Systems-level approaches are the new and essential paradigm in interpreting genomic, metagenomic, and other omics data. Here we highlight several examples where we have used metabolic modeling and comparative genomics approaches to address important biological questions in a variety of scientific contexts.

One of our examples involves the modeling of central metabolism and energy biosynthesis across the bacterial tree of life. In this work, we constructed 8000 models of core metabolism for diverse microbial genomes, studying alternative strategies employed by these species for energy biosynthesis, while also exploring how these central metabolic pathways co-evolve.

In our second example, we constructed metabolic models for key members of a complex electrosynthetic biofilm. We use these models explain the physiology and carbon flow of each organism, and we reconcile and validate our models with meta-transcriptomic data.

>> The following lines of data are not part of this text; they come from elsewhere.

File: config.mk
export PLATFORM = sky130hd
export DESIGN_NAME = idct_ram
export DESIGN_NICKNAME = d
export VERILOG_FILES = /design/src/sv/idct_ram.sv
export SDC_FILE = /design/constraint.sdc
export NUM_CORES = 1
export LEC_CHECK = 0
export BUFFER_PORTS_ARGS = -buffer_cell sky130_fd_sc_hd__buf_2
export CAP_MARGIN = 20
export CELL_PAD_IN_SITES_DETAIL_PLACEMENT = 1
export CELL_PAD_IN_SITES_GLOBAL_PLACEMENT = 1
export CORE_MARGIN = 10
export CORE_UTILIZATION = 30
export DETAILED_ROUTE_END_ITERATION = 7
export GPL_ROUTABILITY_DRIVEN = 1
export MAX_ROUTING_LAYER = met4
export PLACE_DENSITY_LB_ADDON = 0.1
export REMOVE_ABC_BUFFERS = 1
export SLEW_MARGIN = 25
export SYNTH_ARGS = -nofsm -noshare
export SYNTH_HDL_FRONTEND = slang
export SYNTH_SLANG_ARGS = --single-unit
File: constraint.sdc
create_clock -name clk -period 1.5 [get_ports clk]
set_input_delay 0.075 -clock clk [delete_from_list [all_inputs] [get_ports clk]]
set_output_delay 0.075 -clock clk [all_outputs]
set_load 0.05 [all_outputs]
File: src/sv/idct_ram.sv
`timescale 1ns / 1ps
// ----------------------------------------------------------------------------
// idct_ram
// Generic single-port-write, single-port-read RAM with registered read.
// ----------------------------------------------------------------------------
module idct_ram #(
  parameter int Width = 8,
  parameter int Depth = 8
) (
  input  logic                     clk,
  input  logic                     we,
  input  logic [$clog2(Depth)-1:0] waddr,
  input  logic [Width-1:0]         wdata,
  input  logic [$clog2(Depth)-1:0] raddr,
  output logic [Width-1:0]         rdata
);

  logic [Width-1:0] mem [Depth];

  always_ff @(posedge clk) begin
    if (we) begin
      mem[waddr] <= wdata;
    end
    rdata <= mem[raddr];
  end

endmodule

==> flow_metrics.env, run 1 <==
export IMPL_grt_pass1_wl_um=7770
export IMPL_skew_ns=0.00761
export IMPL_routed_via_density=4.60
export IMPL_synthXorXnorAreaFrac=0
export IMPL_drt_wirelength_per_cell_um=19.2
export IMPL_synth_compound_area_frac=0
export IMPL_startpoint_type="flip-flop"
export IMPL_firstDrtPassIters=3
export IMPL_ioPinCount=24
export IMPL_postRouteAntennaNets=0
export IMPL_clk_path_buf_depth=2
export IMPL_clock_latency_ns=0.33
export IMPL_regToRegEndpoint="rdata[6]"
export IMPL_synth_top_family_by_area="multiplexers"
export IMPL_slew_viol_final=0
export IMPL_die_height_um=115
export IMPL_crit_type="reg2reg"
export IMPL_via_count=1232
export IMPL_r2r_start="mem[1][6]"
export IMPL_path_max_fanout=1
export IMPL_drive_above_1_share=0.350
export IMPL_drtIter0Drc=80
export IMPL_track_usage=0.0858
export IMPL_clockRootBuffer="clkbuf_8"
export IMPL_reg2reg_depth=2
export IMPL_yosysWarnings=0
export IMPL_ys_ff_latch=72
export IMPL_yosysTopAreaCellShare=0.714
export IMPL_setup_viol=0
export IMPL_remaining_drc_errors=0
export IMPL_powerDensity_nw_per_um2=1270
export IMPL_hpwl_um=3180
export IMPL_cts_made_buffers=9
export IMPL_worstMarginPinSlew_ns=0.386
export IMPL_synth_simple_area_share=0.0219
export IMPL_die_x_um=115
export IMPL_total_power_mw=4.06
export IMPL_yosys_top_cells_area="edfxtp_1 71%, mux4_1 15%, dfxtp_1 6.0%"
export IMPL_grt_pass1_vias=1372
export IMPL_period_share=0.836
export IMPL_synth_seq_area_share=0.774
export IMPL_rrSetupSlack_ns=0.25
export IMPL_syn_to_final_growth_pct=19.1
export IMPL_cts_tree="built"
export IMPL_layout_commonest_cell="edfxtp_1"
export IMPL_cp_data_arrival_time_ns=1.47
export IMPL_final_cell_mix="64 x edfxtp_1, 23 x buf_2, 15 x mux4_1"
export IMPL_setup_tns_ns=0
export IMPL_dp_slack_ns=0.174
export IMPL_synthAdderAreaFrac=0
export IMPL_dpl_cell_count=249
export IMPL_status="complete, no violations"
export IMPL_whs_endpoint="mem[1][5]"
export IMPL_cp_end_kind="flip-flop"
export IMPL_synth_cells=114
export IMPL_fin_area_um2=3200
export IMPL_antennaDiodeCount=0
export IMPL_placed_area_um2=2980
export IMPL_final_hold_viol_count=0
export IMPL_fmax_mhz=797
export IMPL_postCtsSetupBuffers=0
export IMPL_synth_top_cell_by_area="edfxtp_1"
export IMPL_whs_path_depth=1
export IMPL_required_ns=1.71
export IMPL_grt_start_max_net_pins=17
export IMPL_rsz0062_at_grt="no"
export IMPL_hold_path_class="in2reg"
export IMPL_final_cells=268
export IMPL_netlist_area_um2=2690
export IMPL_nets=171
export IMPL_fin_ws_ns=0.246
export IMPL_io_buffers=23
export IMPL_cts_num_sinks=72
export IMPL_wirelength_um=5140
export IMPL_finalCriticalPeriod_ns=1.25
export IMPL_core_area_um2=8720
export IMPL_leakagePower_nw=1.12
export IMPL_start_util=0.309
export IMPL_synthMuxAreaShare=0.188
export IMPL_synth_cell_type_count=14
export IMPL_cts_clk_slew_worst_paths_ns=0.08
export IMPL_rows=34
export IMPL_maxCapViolCount=0
export IMPL_slew_headroom=0.743
export IMPL_place_gp_congestion=0.616
export IMPL_antenna_found_initial=0
export IMPL_ctsHtreeMaxLevel=3
export IMPL_max_vdd_ir_drop_mv=0.376
export IMPL_overflow=0
export IMPL_min_from="wdata[5]"
export IMPL_fin_util=0.367
export IMPL_hold_ws_ns=0.0119
export IMPL_syn_area_per_cell_um2=23.6
export IMPL_die_area_um2=13200
cell usage after synthesis:
| library cell | instances |
|---|---|
| buf_2 | 1 |
| mux4_1 | 15 |
| nand2_1 | 2 |
| clkbuf_1 | 1 |
| mux2_2 | 8 |
| edfxtp_1 | 64 |
| buf_6 | 1 |
| dfxtp_1 | 8 |
| buf_1 | 1 |
| nor3_1 | 2 |
| mux4_2 | 1 |
| buf_12 | 1 |
| nand2b_1 | 3 |
| nor2_1 | 6 |
metal layers:
| layer | up-vias | GRT usage | share of wire |
|---|---|---|---|
| met3 | 7 | 0.0262 | 0.029 |
| met1 | 637 | 0.101 | 0.48 |
| met5 | - | - | 0 |
| met2 | 21 | 0.128 | 0.48 |
| met4 | 0 | 0.0495 | 0.012 |
| li1 | 567 | - | - |
cell families (layout without fill, tap and decap cells):
family | count (synthesis) | after routing
buffers and inverters | 5 | 51
multiplexers | 24 | 24
flip-flops | 72 | 72
AND/OR/NAND/NOR | 13 | 13
timing repair:
item	4_1_cts	5_1_grt
setup endpoints to repair	0	0
endpoints found under the hold margin	15	0
hold buffers	3	0
resized for setup	0	0
area by class of cell:
type / instances / area, um^2
clock inverter: 7 / 72.6
timing repair buffer: 35 / 225
fill: 849 / 5520
multi-input combinational: 37 / 566
clock buffer: 9 / 124
sequential: 72 / 2080
tap: 108 / 135
how the worst max path moves through the flow:
| stage | from | to | slack, ns | cells past startpoint |
|---|---|---|---|---|
| after global routing | mem[3][6] | rdata[6] | 0.19 | 2 |
| after global placement | raddr[0] | rdata[2] | 0.18 | 4 |
| after CTS | mem[2][7] | rdata[7] | 0.23 | 2 |
| after detailed placement | raddr[0] | rdata[1] | 0.17 | 4 |
| after floorplan | waddr[2] | mem[0][0] | 0.26 | 2 |
| final | mem[1][6] | rdata[6] | 0.25 | 2 |
worst max-delay path: stages, from the launching register on:
cell and delay [ns]:
edfxtp_1 0.37, mux4_1 0.50, mux2_2 0.27
report_power, final:
| part | leakage [nW] | total [mW] | switching [mW] | internal, mW |
|---|---|---|---|---|
| Sequential | 0.649 | 2.28 | 0.0146 | 2.26 |
| Clock | 0.0968 | 1.47 | 0.703 | 0.767 |
| Combinational | 0.373 | 0.309 | 0.190 | 0.119 |
| Total | 1.12 | 4.05 | 0.908 | 3.15 |
flip-flops by register name, indices dropped and copies added, names as in the netlist:
signal and flops:
rdata 8, mem 64
(Power assumes the default switching activity.)
==> run 2, diff against run 1 <==
--- a/config.mk
+++ b/config.mk
@@ -5,6 +5,7 @@
 export SDC_FILE = /design/constraint.sdc
 export NUM_CORES = 1
 export LEC_CHECK = 0
+export ABC_AREA = 1
 export BUFFER_PORTS_ARGS = -buffer_cell sky130_fd_sc_hd__buf_2
 export CAP_MARGIN = 20
 export CELL_PAD_IN_SITES_DETAIL_PLACEMENT = 1
==> constraint.sdc (replaced) <==
create_clock -name clk -period 1.2 [get_ports clk]
set_input_delay 0.06 -clock clk [delete_from_list [all_inputs] [get_ports clk]]
set_output_delay 0.06 -clock clk [all_outputs]
set_load 0.05 [all_outputs]
==> run 2 against run 1 <==
Effect of this change: area after synthesis increased by 13%; critical path depth decreased by 1; wire length increased by 44%; setup slack got worse by 0.016 ns.
==> flow_metrics.env, run 2 <==
export IMPL_cp_data_arrival_time_ns=0.91
export IMPL_worstPathCellList="buf_2"
export IMPL_ioPinCount=24
export IMPL_skew_ns=0.00683
export IMPL_core_area_um2=9820
export IMPL_placed_area_um2=3350
export IMPL_wirelength_um=7380
export IMPL_antennaDiodeCount=0
export IMPL_layout_commonest_cell="nand2_1"
export IMPL_cp_slowest_cell="dfxtp_1"
export IMPL_synthFlopType="edfxtp_1"
export IMPL_cts_resized_gates=0
export IMPL_p_comb_frac=0.093
export IMPL_synthTopCellsByCount="110 x nand2_1, 68 x inv_1, 64 x edfxtp_1"
export IMPL_routed_via_density=4.22
export IMPL_use_met3=0.0223
export IMPL_max_vdd_ir_drop_mv=0.589
export IMPL_yosysWarnings=0
export IMPL_die_area_um2=14600
export IMPL_crit_family="flip-flops"
export IMPL_power_switching_mw=1.28
export IMPL_syn_to_final_growth_pct=16.7
export IMPL_place_gp_congestion=0.750
export IMPL_largest_reg_flops=64
export IMPL_nets=360
export IMPL_dpl_cell_count=464
export IMPL_yosysTopAreaCellShare=0.630
export IMPL_netlist_area_um2=3050
export IMPL_remaining_drc_errors=0
export IMPL_powerDensity_nw_per_um2=1450
export IMPL_synth_seq_area_share=0.683
export IMPL_gr_usage_met2=0.172
export IMPL_reg_top3="mem (64), rdata (8)"
export IMPL_setup_viol=0
export IMPL_clk_path_buf_depth=2
export IMPL_clockPowerShare=0.356
export IMPL_path_max_fanout=1
export IMPL_postRouteAntennaNets=0
export IMPL_maxCapViolCount=0
export IMPL_total_power_mw=5.17
export IMPL_critical_path_buf_inv_count=1
export IMPL_synth_cells=303
export IMPL_cts_made_buffers=9
export IMPL_start_util=0.311
export IMPL_fin_area_um2=3560
export IMPL_setup_tns_ns=0
export IMPL_hpwl_um=4940
export IMPL_grt_pass1_vias=2123
export IMPL_via_count=2035
export IMPL_cts_num_sinks=72
export IMPL_final_cells=482
export IMPL_regMostFlops="mem"
export IMPL_hold_path_class="in2reg"
export IMPL_required_ns=1.14
export IMPL_rsz0062_at_grt="no"
export IMPL_grt_start_max_net_pins=33
export IMPL_grtUsageMet1=0.138
export IMPL_pwr_share_seq=0.550
export IMPL_die_x_um=121
export IMPL_busiest_layer="met2"
export IMPL_leakagePower_nw=1.66
export IMPL_startpoint_type="flip-flop"
export IMPL_final_hold_viol_count=0
export IMPL_slew_viol_final=0
export IMPL_ys_async_sr_fraction=0
export IMPL_switching_share=0.246
export IMPL_finalCriticalPeriod_ns=0.970
export IMPL_final_cell_mix="110 x nand2_1, 68 x inv_1, 64 x edfxtp_1"
export IMPL_drtIter0Drc=81
export IMPL_cp_end_kind="output pin"
export IMPL_drt_wirelength_per_cell_um=15.3
export IMPL_synth_cell_type_count=11
export IMPL_fmax_mhz=1030
export IMPL_synth_edf_count=64
export IMPL_crit_type="reg2out"
export IMPL_cts_tree="built"
export IMPL_clock_latency_ns=0.33
export IMPL_slew_headroom=0.745
export IMPL_ys_ff_latch=72
export IMPL_period_share=0.808
export IMPL_clockRootBuffer="clkbuf_8"
export IMPL_syn_area_per_cell_um2=10.1
export IMPL_synth_top_cell_by_area="edfxtp_1"
export IMPL_worstMarginPinSlew_ns=0.382
export IMPL_io_buffers=23
export IMPL_die_height_um=121
export IMPL_overflow=0
export IMPL_status="complete, no violations"
export IMPL_firstDrtPassIters=4
export IMPL_ctsHtreeMaxLevel=3
export IMPL_antenna_found_initial=0
export IMPL_grt_pass1_wl_um=11800
export IMPL_slowest_delay_ns=0.32
export IMPL_fin_util=0.362
export IMPL_synthMostInstantiatedCell="nand2_1"
export IMPL_drive_above_1_share=0.158
export IMPL_p_int_mw=3.90
export IMPL_cts_clk_slew_worst_paths_ns=0.08
export IMPL_yosys_top_cells_area="edfxtp_1 63%, nand2_1 14%, inv_1 8.4%"
export IMPL_track_usage=0.110
export IMPL_rows=36
-- run 2: cell types whose count changed after synthesis, sizes merged --
| cell | before | now |
|---|---|---|
| nand2 | 2 | 110 |
| inv | 0 | 70 |
| nand3 | 0 | 32 |
| mux4 | 16 | 0 |
| mux2 | 8 | 0 |
| buf | 4 | 11 |
| nand2b | 3 | 0 |
| nor2 | 6 | 8 |
| nor3 | 2 | 0 |
| clkbuf | 1 | 0 |
-- run 2: area by class of cell --
cell class | count | area (um^2)
Clock buffer | 9 | 124
Clock inverter | 7 | 62.6
Fill cell | 1172 | 6260
Inverter | 70 | 265
Multi-Input combinational cell | 150 | 603
Sequential cell | 72 | 2080
Tap cell | 133 | 166
Timing Repair Buffer | 41 | 255
-- run 2: logic make-up after synthesis --
kind of cell | Yosys count | synth area share
buf+inv | 81 | 0.120
flops | 72 | 0.683
simple gates | 150 | 0.198
-- run 2: what timing repair did --
action / CTS / global route
setup buffers: 0 / 0
hold buffers: 2 / 0
hold endpoints to repair: 13 / 0
-- run 2: power by group through the flow --
stage,Combinational (mW),Sequential (mW),Clock [mW]
floorplan,0.172,3.00,0
CTS,0.498,2.85,1.90
detailed placement,0.492,2.91,0
finish,0.484,2.85,1.84
global route,0.547,2.86,2.03
global placement,0.489,2.90,0
[config.mk]
export PLATFORM = sky130hd
export DESIGN_NAME = periodic_deadline_overrun_monitor_top_flat
export DESIGN_NICKNAME = d
export VERILOG_FILES = /design/src/rtl/pdom_pkg.sv /design/src/rtl/pdom_if.sv /design/src/rtl/periodic_deadline_overrun_monitor_top.sv /design/src/rtl/pdom_regs.sv /design/src/rtl/pdom_ctrl.sv /design/src/rtl/pdom_dp.sv /design/src/flat_wrapper.sv
export SDC_FILE = /design/constraint.sdc
export NUM_CORES = 2
export LEC_CHECK = 0
export BUFFER_PORTS_ARGS = -buffer_cell sky130_fd_sc_hd__buf_2
export CAP_MARGIN = 20
export CORE_MARGIN = 2
export CORE_UTILIZATION = 41
export DETAILED_ROUTE_END_ITERATION = 10
export GPL_ROUTABILITY_DRIVEN = 0
export PLACE_DENSITY = 0.57
export SYNTH_ARGS = -nofsm -noshare
export SYNTH_HDL_FRONTEND = slang
export SYNTH_SLANG_ARGS = --single-unit
[constraint.sdc]
create_clock -name clk -period 14.85 [get_ports clk]
set_input_delay 0.7425 -clock clk [delete_from_list [all_inputs] [get_ports clk]]
set_output_delay 0.7425 -clock clk [all_outputs]
set_load 0.02 [all_outputs]
[src/rtl/pdom_pkg.sv]
`timescale 1ns / 1ps
// ----------------------------------------------------------------------------
// pdom_pkg
// Shared widths, reset values, register codes, state encoding and the
// command/status bundles of the deadline overrun monitor.
// ----------------------------------------------------------------------------
package pdom_pkg;

    // field widths
    localparam int TIME_W     = 64;
    localparam int WORD_W     = 32;
    localparam int SHARE_W    = 15;
    localparam int CFG_IDX_W  = 3;
    localparam int CFG_DATA_W = 32;

    // default counter width
    localparam int COUNT_BITS_DEF = 32;

    // register reset values
    localparam logic [WORD_W-1:0]  PERIOD_RST    = 32'd1000000;
    localparam logic               MON_EN_RST    = 1'b0;
    localparam logic [WORD_W-1:0]  MAX_OVER_RST  = '0;
    localparam logic [WORD_W-1:0]  MAX_AVG_RST   = '0;
    localparam logic [SHARE_W-1:0] MAX_SHARE_RST = '0;

    // one quotient bit per divider step
    localparam int DIV_STEPS = WORD_W;
    localparam int STEP_W    = $clog2(DIV_STEPS);

    // register index codes
    typedef enum logic [CFG_IDX_W-1:0] {
        REG_PERIOD    = 3'd0,
        REG_MON_EN    = 3'd1,
        REG_MAX_OVER  = 3'd2,
        REG_MAX_AVG   = 3'd3,
        REG_MAX_SHARE = 3'd4
    } cfg_reg_t;

    // configuration register bank contents
    typedef struct packed {
        logic [WORD_W-1:0]  period;
        logic               mon_en;
        logic [WORD_W-1:0]  max_over;
        logic [WORD_W-1:0]  max_avg;
        logic [SHARE_W-1:0] max_share;
    } cfg_t;

    // controller states
    typedef enum logic [2:0] {
        ST_IDLE   = 3'd0,
        ST_UPDATE = 3'd1,
        ST_PREP   = 3'd2,
        ST_DIV    = 3'd3,
        ST_CHECK  = 3'd4,
        ST_FINISH = 3'd5
    } state_t;

    // controller to datapath
    typedef struct packed {
        logic load;
        logic update;
        logic prep;
        logic step;
        logic check;
        logic emit;
    } ctrl_cmd_t;

    // datapath to controller
    typedef struct packed {
        logic restart;
        logic late;
    } ctrl_sts_t;

endpackage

In a third example, we have used metabolic modeling and phylogenomics to detect bacterial species that are evolving by gene loss, with the finding that Actinomycetaceae genomes from human cavities are undergoing sizable reductions, including loss of L-histidine and L-tryptophan biosynthesis.

In our final example, we describe the development of a new pipeline for the automated construction of genome-scale metabolic models for fungal genomes in the DOE Knowledgebase (KBase). We apply this pipeline to construct models of 130 diverse fungal genomes in the Joint Genome Institute's (JGI) MycoCosm resource, and we explore the variation of metabolism among all of these fungal species.